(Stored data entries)
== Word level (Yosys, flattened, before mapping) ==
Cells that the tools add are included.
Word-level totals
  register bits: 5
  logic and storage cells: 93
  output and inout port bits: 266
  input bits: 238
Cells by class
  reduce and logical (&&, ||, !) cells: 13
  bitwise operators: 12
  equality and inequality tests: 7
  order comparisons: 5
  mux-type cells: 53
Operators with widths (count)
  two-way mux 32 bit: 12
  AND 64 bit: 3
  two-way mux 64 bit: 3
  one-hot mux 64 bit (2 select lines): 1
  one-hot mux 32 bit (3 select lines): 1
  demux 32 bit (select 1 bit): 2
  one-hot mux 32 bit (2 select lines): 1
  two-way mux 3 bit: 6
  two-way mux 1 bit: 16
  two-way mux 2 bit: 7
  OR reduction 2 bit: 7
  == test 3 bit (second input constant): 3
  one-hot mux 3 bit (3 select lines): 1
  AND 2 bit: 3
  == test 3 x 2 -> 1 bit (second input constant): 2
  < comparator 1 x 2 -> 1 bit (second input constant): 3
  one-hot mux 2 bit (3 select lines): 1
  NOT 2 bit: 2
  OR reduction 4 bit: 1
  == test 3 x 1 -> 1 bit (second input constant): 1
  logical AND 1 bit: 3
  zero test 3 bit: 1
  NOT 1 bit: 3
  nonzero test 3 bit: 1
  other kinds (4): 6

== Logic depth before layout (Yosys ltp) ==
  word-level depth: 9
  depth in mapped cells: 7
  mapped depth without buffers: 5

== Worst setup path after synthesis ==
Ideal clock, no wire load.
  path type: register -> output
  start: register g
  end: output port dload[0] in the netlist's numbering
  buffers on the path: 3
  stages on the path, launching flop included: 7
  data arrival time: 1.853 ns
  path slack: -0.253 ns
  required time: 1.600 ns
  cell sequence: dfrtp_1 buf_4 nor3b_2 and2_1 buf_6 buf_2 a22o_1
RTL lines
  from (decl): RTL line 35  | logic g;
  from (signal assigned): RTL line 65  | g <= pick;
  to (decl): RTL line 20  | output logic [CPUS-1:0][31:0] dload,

## About this task
In the entries above, find the line with "NOT 1 bit: 3" and the line with "start: register g", then restate word for word both of them and every line between, with nothing more.

## Answer section
  NOT 1 bit: 3
  nonzero test 3 bit: 1
  other kinds (4): 6

== Logic depth before layout (Yosys ltp) ==
  word-level depth: 9
  depth in mapped cells: 7
  mapped depth without buffers: 5

== Worst setup path after synthesis ==
Ideal clock, no wire load.
  path type: register -> output
  start: register g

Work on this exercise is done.